Start of Source data

## src/rtl/axis_frame_aligner.sv

```systemverilog
// axis_frame_aligner: regenerates exact WIDTH x HEIGHT AXI4-Stream framing by padding, truncating and SOF hunting.
// Optional FRAME_ALIGN_STATS_EN adds saturating counters for short lines, long lines and short frames.
module axis_frame_aligner #(
   parameter int WIDTH = 32,
   parameter int HEIGHT = 16,
   parameter int DATA_WIDTH = 8,
   parameter logic [DATA_WIDTH-1:0] PAD_VALUE = '0
) (
   input  logic                  clk,
   input  logic                  rst_n,
   input  logic [DATA_WIDTH-1:0] s_axis_tdata,
   input  logic                  s_axis_tvalid,
   input  logic                  s_axis_tlast,
   input  logic                  s_axis_tuser,
   output logic                  s_axis_tready,
   output logic [DATA_WIDTH-1:0] m_axis_tdata,
   output logic                  m_axis_tvalid,
   output logic                  m_axis_tlast,
   output logic                  m_axis_tuser,
   input  logic                  m_axis_tready,
   output logic                  frame_err
`ifdef FRAME_ALIGN_STATS_EN
   ,
   output logic [15:0]           cnt_short_line,
   output logic [15:0]           cnt_long_line,
   output logic [15:0]           cnt_short_frame
`endif
);

   localparam int XW = (WIDTH > 1) ? $clog2(WIDTH) : 1;
   localparam int YW = (HEIGHT > 1) ? $clog2(HEIGHT) : 1;

   typedef enum logic [2:0] {WAIT_SOF, PASS, PAD_LINE, DROP, PAD_FRAME} state_t;

   state_t                state;
   logic [XW-1:0]         x;
   logic [YW-1:0]         y;
   logic                  out_free;
   logic                  at_origin;
   logic                  last_x;
   logic                  last_y;
   logic                  accept;
   logic                  emit;
   logic                  fwd;
   logic [DATA_WIDTH-1:0] emit_data;
   logic                  ev_short_line;
   logic                  ev_long_line;
   logic                  ev_short_frame;

   assign out_free  = !m_axis_tvalid || m_axis_tready;
   assign at_origin = (x == '0) && (y == '0);
   assign last_x    = (x == XW'(WIDTH - 1));
   assign last_y    = (y == YW'(HEIGHT - 1));

   // An SOF beat is only taken when the output register can hold it; a mid-frame SOF is held off entirely.
   always_comb begin
      s_axis_tready = 1'b0;
      if (rst_n) begin
         case (state)
            WAIT_SOF: s_axis_tready = out_free || !s_axis_tuser;
            PASS:     s_axis_tready = out_free && (!s_axis_tuser || at_origin);
            DROP:     s_axis_tready = !s_axis_tuser;
            default:  s_axis_tready = 1'b0;
         endcase
      end
   end

   assign accept = s_axis_tvalid && s_axis_tready;

   always_comb begin
      emit      = 1'b0;
      fwd       = 1'b0;
      emit_data = PAD_VALUE;
      case (state)
         WAIT_SOF: begin
            fwd       = accept && s_axis_tuser;
            emit      = fwd;
            emit_data = s_axis_tdata;
         end
         PASS: begin
            fwd       = accept;
            emit      = fwd;
            emit_data = s_axis_tdata;
         end
         PAD_LINE, PAD_FRAME: emit = out_free;
         default: emit = 1'b0;
      endcase
      ev_short_line  = fwd && s_axis_tlast && !last_x;
      ev_long_line   = fwd && !s_axis_tlast && last_x;
      ev_short_frame = s_axis_tvalid && s_axis_tuser &&
                       (((state == PASS) && !at_origin) || ((state == DROP) && (y != '0)));
   end

   always_ff @(posedge clk) begin
      if (!rst_n) begin
         state         <= WAIT_SOF;
         x             <= '0;
         y             <= '0;
         m_axis_tdata  <= '0;
         m_axis_tvalid <= 1'b0;
         m_axis_tlast  <= 1'b0;
         m_axis_tuser  <= 1'b0;
         frame_err     <= 1'b0;
      end else begin
         frame_err <= ev_short_line || ev_long_line || ev_short_frame;
         if (m_axis_tready) begin
            m_axis_tvalid <= 1'b0;
         end
         if (emit) begin
            m_axis_tvalid <= 1'b1;
            m_axis_tdata  <= emit_data;
            m_axis_tlast  <= last_x;
            m_axis_tuser  <= at_origin;
            if (last_x) begin
               x <= '0;
               y <= last_y ? '0 : y + 1'b1;
            end else begin
               x <= x + 1'b1;
            end
         end
         case (state)
            WAIT_SOF, PASS: begin
               if (ev_short_frame) begin
                  state <= PAD_FRAME;
               end else if (fwd) begin
                  if (ev_short_line) begin
                     state <= PAD_LINE;
                  end else if (ev_long_line) begin
                     state <= DROP;
                  end else if (last_x && last_y) begin
                     state <= WAIT_SOF;
                  end else begin
                     state <= PASS;
                  end
               end
            end
            PAD_LINE: begin
               if (emit && last_x) begin
                  state <= last_y ? WAIT_SOF : PASS;
               end
            end
            // Counters already wrapped on the truncated beat, so y==0 here means the frame is complete.
            DROP: begin
               if (ev_short_frame) begin
                  state <= PAD_FRAME;
               end else if (s_axis_tvalid && (s_axis_tuser || s_axis_tlast)) begin
                  state <= (y == '0) ? WAIT_SOF : PASS;
               end
            end
            PAD_FRAME: begin
               if (emit && last_x && last_y) begin
                  state <= WAIT_SOF;
               end
            end
            default: state <= WAIT_SOF;
         endcase
      end
   end

`ifdef FRAME_ALIGN_STATS_EN
   always_ff @(posedge clk) begin
      if (!rst_n) begin
         cnt_short_line  <= '0;
         cnt_long_line   <= '0;
         cnt_short_frame <= '0;
      end else begin
         if (ev_short_line && (cnt_short_line != 16'hFFFF)) begin
            cnt_short_line <= cnt_short_line + 16'd1;
         end
         if (ev_long_line && (cnt_long_line != 16'hFFFF)) begin
            cnt_long_line <= cnt_long_line + 16'd1;
         end
         if (ev_short_frame && (cnt_short_frame != 16'hFFFF)) begin
            cnt_short_frame <= cnt_short_frame + 16'd1;
         end
      end
   end
`endif

endmodule

```
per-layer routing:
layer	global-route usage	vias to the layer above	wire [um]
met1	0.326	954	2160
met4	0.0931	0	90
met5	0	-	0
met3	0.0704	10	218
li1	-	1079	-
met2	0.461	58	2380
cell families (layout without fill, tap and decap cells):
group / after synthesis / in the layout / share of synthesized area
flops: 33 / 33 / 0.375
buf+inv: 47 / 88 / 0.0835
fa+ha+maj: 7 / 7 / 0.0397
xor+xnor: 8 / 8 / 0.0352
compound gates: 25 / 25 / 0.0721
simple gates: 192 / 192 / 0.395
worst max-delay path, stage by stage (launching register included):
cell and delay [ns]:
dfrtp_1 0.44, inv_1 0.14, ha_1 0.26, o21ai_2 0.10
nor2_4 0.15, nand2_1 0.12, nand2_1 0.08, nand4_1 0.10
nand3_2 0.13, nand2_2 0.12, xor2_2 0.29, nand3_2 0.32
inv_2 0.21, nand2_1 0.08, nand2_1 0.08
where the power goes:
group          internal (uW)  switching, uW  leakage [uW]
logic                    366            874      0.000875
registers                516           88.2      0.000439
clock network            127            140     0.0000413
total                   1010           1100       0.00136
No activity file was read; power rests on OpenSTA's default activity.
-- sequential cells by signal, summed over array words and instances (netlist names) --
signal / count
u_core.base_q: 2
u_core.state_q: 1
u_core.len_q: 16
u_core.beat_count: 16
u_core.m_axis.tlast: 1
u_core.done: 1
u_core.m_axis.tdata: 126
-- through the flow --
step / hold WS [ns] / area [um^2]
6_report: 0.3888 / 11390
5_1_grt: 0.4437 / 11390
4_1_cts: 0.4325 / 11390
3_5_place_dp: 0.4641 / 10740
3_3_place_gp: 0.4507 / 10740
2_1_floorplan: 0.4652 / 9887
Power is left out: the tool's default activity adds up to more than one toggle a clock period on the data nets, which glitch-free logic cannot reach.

End of Source data

What you should do
Which lines run from the one containing "inv_2 0.21, nand2_1 0.08, nand2_1 0.08" to the end of the entries above? Print them exactly, both ends included, and nothing else.

Expected answer
inv_2 0.21, nand2_1 0.08, nand2_1 0.08
where the power goes:
group          internal (uW)  switching, uW  leakage [uW]
logic                    366            874      0.000875
registers                516           88.2      0.000439
clock network            127            140     0.0000413
total                   1010           1100       0.00136
No activity file was read; power rests on OpenSTA's default activity.
-- sequential cells by signal, summed over array words and instances (netlist names) --
signal / count
u_core.base_q: 2
u_core.state_q: 1
u_core.len_q: 16
u_core.beat_count: 16
u_core.m_axis.tlast: 1
u_core.done: 1
u_core.m_axis.tdata: 126
-- through the flow --
step / hold WS [ns] / area [um^2]
6_report: 0.3888 / 11390
5_1_grt: 0.4437 / 11390
4_1_cts: 0.4325 / 11390
3_5_place_dp: 0.4641 / 10740
3_3_place_gp: 0.4507 / 10740
2_1_floorplan: 0.4652 / 9887
Power is left out: the tool's default activity adds up to more than one toggle a clock period on the data nets, which glitch-free logic cannot reach.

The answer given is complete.